* WORK REQUIRED:
Copy every line below that has the word "logic" in it.

* PROVIDED DATA:

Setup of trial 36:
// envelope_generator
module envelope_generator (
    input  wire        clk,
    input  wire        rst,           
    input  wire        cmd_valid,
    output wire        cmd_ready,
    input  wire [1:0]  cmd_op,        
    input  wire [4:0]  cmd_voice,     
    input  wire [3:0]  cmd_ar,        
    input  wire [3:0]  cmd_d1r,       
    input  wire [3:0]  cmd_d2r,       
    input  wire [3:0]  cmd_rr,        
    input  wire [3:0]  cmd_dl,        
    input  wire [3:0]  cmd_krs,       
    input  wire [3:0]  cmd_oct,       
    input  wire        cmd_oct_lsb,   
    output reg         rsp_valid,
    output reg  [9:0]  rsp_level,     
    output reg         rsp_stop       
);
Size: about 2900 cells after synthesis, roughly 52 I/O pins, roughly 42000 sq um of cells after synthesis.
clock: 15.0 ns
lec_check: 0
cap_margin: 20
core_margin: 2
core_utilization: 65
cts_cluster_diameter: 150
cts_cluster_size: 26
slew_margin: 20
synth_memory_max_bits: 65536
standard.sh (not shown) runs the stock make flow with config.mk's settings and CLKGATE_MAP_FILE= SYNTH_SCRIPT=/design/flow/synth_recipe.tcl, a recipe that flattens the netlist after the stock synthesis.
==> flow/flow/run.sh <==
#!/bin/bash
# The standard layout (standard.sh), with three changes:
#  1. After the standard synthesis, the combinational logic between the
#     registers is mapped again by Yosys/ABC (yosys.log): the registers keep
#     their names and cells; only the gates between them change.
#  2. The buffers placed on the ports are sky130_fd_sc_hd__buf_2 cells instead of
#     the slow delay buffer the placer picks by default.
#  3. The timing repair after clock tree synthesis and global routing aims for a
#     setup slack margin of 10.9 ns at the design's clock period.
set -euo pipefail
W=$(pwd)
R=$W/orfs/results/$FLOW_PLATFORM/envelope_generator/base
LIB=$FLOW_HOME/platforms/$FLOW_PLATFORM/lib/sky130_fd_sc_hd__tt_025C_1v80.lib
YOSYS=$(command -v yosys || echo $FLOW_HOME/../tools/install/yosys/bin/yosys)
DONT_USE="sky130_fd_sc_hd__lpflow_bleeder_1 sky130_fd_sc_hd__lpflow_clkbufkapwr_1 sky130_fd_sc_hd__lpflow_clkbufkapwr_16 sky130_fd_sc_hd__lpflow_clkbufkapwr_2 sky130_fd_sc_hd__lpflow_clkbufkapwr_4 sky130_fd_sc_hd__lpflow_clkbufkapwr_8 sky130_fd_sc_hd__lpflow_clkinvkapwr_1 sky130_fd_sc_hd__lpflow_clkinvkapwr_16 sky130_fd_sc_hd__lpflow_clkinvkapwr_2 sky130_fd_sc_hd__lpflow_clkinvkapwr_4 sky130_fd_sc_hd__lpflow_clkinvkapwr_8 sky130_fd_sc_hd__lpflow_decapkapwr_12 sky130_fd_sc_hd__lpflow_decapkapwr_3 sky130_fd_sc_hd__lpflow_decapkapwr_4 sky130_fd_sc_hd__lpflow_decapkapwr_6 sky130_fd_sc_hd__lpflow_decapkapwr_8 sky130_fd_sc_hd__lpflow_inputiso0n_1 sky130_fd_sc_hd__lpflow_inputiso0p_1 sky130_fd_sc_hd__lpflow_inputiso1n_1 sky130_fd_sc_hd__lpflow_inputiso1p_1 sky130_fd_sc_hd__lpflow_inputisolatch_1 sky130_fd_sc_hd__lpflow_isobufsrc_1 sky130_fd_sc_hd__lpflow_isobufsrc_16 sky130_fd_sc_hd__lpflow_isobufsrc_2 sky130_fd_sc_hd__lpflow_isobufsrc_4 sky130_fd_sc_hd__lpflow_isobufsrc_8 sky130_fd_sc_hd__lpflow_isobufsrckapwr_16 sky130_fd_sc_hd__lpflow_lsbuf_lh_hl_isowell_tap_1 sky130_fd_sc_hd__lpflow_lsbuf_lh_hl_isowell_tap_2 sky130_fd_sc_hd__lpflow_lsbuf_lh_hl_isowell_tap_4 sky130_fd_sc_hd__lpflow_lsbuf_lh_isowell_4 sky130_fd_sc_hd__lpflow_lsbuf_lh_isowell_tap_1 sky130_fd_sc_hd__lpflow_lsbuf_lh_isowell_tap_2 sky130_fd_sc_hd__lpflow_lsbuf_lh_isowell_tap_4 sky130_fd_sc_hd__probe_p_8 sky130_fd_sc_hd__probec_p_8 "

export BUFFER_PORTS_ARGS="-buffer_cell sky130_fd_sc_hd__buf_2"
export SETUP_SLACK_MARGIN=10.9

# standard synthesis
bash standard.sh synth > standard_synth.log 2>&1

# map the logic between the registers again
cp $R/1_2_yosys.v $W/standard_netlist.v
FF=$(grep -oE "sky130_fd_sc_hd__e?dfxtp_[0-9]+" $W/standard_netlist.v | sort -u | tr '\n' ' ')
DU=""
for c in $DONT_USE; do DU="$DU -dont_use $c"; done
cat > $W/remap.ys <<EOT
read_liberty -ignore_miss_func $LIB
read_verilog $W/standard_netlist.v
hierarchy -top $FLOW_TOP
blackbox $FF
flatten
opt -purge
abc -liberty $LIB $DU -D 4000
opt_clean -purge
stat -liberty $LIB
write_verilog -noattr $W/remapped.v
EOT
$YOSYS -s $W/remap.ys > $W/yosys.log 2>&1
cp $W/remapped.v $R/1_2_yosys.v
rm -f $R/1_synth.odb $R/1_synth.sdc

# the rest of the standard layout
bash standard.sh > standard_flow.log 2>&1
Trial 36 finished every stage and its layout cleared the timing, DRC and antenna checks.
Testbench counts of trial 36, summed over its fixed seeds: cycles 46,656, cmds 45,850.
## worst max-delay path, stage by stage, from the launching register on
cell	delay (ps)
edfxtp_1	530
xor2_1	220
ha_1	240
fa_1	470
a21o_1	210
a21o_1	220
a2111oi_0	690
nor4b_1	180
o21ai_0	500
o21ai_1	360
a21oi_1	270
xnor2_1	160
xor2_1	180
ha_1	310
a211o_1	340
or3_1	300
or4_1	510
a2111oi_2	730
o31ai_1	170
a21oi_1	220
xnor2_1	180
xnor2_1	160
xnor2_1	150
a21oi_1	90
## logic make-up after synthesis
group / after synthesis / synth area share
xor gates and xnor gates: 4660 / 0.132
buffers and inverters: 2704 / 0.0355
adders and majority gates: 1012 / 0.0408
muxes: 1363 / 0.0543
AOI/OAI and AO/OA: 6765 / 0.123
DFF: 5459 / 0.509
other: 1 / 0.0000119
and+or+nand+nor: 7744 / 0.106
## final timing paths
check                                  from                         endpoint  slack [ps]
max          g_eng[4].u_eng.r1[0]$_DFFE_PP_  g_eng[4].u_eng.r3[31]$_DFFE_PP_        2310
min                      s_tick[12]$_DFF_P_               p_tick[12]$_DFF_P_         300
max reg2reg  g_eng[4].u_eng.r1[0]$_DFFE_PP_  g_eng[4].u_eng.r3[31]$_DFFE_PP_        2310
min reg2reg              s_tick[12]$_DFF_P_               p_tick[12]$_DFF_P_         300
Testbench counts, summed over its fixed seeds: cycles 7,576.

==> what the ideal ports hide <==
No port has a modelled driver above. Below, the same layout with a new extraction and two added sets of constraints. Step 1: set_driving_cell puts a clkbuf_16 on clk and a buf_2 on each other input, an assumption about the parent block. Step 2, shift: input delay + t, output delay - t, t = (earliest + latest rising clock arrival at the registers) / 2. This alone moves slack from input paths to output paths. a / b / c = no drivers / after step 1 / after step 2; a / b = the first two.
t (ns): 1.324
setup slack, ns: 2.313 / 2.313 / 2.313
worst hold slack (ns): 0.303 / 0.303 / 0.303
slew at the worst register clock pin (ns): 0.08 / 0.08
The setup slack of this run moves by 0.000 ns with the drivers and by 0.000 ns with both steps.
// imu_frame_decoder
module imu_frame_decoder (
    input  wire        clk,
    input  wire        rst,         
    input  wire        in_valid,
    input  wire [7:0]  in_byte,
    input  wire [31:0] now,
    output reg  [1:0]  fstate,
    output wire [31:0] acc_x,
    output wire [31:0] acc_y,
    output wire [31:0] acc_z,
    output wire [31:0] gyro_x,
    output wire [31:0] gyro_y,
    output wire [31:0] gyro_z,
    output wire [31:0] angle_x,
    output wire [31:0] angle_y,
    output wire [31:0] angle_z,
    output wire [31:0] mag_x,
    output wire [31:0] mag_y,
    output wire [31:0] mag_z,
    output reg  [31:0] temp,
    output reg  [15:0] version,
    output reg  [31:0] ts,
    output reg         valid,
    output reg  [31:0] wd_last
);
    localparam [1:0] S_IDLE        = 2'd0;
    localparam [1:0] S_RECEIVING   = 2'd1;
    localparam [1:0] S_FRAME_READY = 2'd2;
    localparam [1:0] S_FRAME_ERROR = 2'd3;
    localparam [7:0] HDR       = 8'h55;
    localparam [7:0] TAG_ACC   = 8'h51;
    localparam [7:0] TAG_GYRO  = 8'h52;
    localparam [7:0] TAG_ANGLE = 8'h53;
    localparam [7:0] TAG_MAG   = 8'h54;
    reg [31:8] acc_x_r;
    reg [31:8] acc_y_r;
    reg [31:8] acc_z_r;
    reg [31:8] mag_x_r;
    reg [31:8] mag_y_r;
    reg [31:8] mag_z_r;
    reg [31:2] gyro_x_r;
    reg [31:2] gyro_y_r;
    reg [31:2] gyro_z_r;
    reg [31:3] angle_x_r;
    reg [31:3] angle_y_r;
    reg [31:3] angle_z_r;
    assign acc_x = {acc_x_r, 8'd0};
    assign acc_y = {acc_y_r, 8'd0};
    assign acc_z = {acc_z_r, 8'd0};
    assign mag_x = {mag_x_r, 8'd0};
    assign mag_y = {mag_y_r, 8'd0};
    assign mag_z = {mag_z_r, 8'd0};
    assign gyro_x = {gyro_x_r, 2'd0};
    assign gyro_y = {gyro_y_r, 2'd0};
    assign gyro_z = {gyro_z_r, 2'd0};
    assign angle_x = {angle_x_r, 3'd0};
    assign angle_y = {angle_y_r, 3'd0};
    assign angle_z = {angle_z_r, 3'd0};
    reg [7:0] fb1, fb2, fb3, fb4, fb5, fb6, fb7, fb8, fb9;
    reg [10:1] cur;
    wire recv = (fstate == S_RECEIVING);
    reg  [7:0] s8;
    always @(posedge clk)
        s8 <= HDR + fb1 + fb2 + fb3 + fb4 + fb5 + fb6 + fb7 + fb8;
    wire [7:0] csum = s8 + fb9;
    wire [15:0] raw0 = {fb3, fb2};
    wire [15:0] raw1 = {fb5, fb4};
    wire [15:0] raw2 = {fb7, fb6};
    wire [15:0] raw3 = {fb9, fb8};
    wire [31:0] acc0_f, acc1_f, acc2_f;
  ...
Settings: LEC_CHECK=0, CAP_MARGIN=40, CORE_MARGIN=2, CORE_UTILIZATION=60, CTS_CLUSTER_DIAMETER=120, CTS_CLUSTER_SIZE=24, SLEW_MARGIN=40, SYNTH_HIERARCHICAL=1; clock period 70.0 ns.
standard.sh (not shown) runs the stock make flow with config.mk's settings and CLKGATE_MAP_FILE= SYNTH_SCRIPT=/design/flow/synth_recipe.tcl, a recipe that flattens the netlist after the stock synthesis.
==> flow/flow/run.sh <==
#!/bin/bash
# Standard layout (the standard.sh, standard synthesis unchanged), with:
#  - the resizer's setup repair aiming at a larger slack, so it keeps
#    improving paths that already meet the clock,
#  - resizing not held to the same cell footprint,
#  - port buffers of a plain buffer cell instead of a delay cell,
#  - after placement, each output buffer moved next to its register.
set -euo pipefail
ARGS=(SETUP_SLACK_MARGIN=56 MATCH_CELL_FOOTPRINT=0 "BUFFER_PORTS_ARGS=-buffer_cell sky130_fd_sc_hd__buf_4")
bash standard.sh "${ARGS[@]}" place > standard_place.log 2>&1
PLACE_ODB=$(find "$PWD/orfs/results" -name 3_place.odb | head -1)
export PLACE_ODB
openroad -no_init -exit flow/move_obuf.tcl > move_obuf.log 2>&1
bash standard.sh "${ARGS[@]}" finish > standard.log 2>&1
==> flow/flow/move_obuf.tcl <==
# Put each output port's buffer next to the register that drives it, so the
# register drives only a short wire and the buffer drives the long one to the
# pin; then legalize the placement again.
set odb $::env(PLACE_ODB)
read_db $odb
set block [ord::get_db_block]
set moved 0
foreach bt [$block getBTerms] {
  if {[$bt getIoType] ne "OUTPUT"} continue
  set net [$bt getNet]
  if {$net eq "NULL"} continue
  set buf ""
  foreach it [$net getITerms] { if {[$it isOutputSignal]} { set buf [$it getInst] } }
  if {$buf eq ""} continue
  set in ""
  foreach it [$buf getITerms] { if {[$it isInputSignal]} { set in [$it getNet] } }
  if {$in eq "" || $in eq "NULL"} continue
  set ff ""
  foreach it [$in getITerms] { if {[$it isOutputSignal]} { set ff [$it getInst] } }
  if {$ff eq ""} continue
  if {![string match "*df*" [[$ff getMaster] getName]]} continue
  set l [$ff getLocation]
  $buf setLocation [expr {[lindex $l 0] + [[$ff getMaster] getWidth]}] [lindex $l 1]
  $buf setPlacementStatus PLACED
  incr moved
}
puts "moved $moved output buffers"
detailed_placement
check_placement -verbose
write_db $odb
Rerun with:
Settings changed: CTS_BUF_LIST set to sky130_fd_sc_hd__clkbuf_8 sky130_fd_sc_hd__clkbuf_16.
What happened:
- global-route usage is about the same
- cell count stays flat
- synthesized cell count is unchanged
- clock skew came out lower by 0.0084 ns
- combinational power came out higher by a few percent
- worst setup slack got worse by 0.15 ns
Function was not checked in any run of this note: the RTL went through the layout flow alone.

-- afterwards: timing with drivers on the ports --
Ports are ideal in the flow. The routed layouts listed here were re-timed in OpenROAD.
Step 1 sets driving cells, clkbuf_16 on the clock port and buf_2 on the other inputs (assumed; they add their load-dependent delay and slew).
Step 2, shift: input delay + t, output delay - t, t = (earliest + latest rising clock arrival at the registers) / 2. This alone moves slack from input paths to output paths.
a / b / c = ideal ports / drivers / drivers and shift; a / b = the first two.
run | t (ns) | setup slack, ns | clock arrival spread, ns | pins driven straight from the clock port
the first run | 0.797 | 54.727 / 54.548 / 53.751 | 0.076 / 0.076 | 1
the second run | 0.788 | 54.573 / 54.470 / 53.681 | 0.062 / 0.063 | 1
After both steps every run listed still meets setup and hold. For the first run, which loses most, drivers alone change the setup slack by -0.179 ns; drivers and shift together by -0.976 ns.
What follows belongs to an exercise in optimizing a design on an open flow for small area, a short achievable clock period and few clock cycles per item; a production flow would make more cautious choices. Only simulation tests tie the RTL to the original design; equivalence was not proved.

10-06:
// strumok_core
module strumok_core (
    input  wire        clk,
    input  wire        rst,
    input  wire        in_valid,
    output wire        in_ready,
    input  wire [63:0] in_data,
    output reg         out_valid,
    input  wire        out_ready,
    output reg  [63:0] out_data
);
    function [63:0] dif_lo0(input [3:0] x);
        dif_lo0 = (x[3] ? (x[2] ? (x[1] ? (x[0] ? 64'h65667b19e3779f90 : 64'h4f10136845402597) : (x[0] ? 64'h38b9abb6a708ab9e : 64'h2263440508d131a5)) : (x[1] ? (x[0] ? 64'h0c0cdc536a99b7ac : 64'hf5b674a1cc623db3) : (x[0] ? 64'hdf600cf02e2ac3ba : 64'hc909a53e8ff349c1))) : (x[2] ? (x[1] ? (x[0] ? 64'hb2b33d8cf1bbcfc8 : 64'h9c5cd5db538455cf) : (x[0] ? 64'h86066e29b54cdbd6 : 64'h6fb00678171561dd)) : (x[1] ? (x[0] ? 64'h59599ec678dde7e4 : 64'h43033714daa66deb) : (x[0] ? 64'h2caccf633c6ef3f2 : 64'h165667b19e3779f9))));
    endfunction
    function [63:0] dif_lo1(input [3:0] x);
  ...
Size: roughly 12,000 cells after synthesis, about 1,900 flip-flops, ~130 I/O pins.
clock: 15.0 ns
lec_check: 0
cap_margin: 40
core_margin: 2
core_utilization: 35
slew_margin: 30
standard.sh (not shown) runs the stock make flow with config.mk's settings and CLKGATE_MAP_FILE= SYNTH_SCRIPT=/design/flow/synth_recipe.tcl, a recipe that flattens the netlist after the stock synthesis.
==> flow/flow/run.sh <==
#!/bin/bash
set -euo pipefail
bash standard.sh SETUP_SLACK_MARGIN=10 finish > standard_flow.log 2>&1
Testbench counts of 10-06, summed over its fixed seeds: cycles 8,432, blocks 392.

* SOLVED PROBLEM:
#  1. After the standard synthesis, the combinational logic between the
# map the logic between the registers again
## logic make-up after synthesis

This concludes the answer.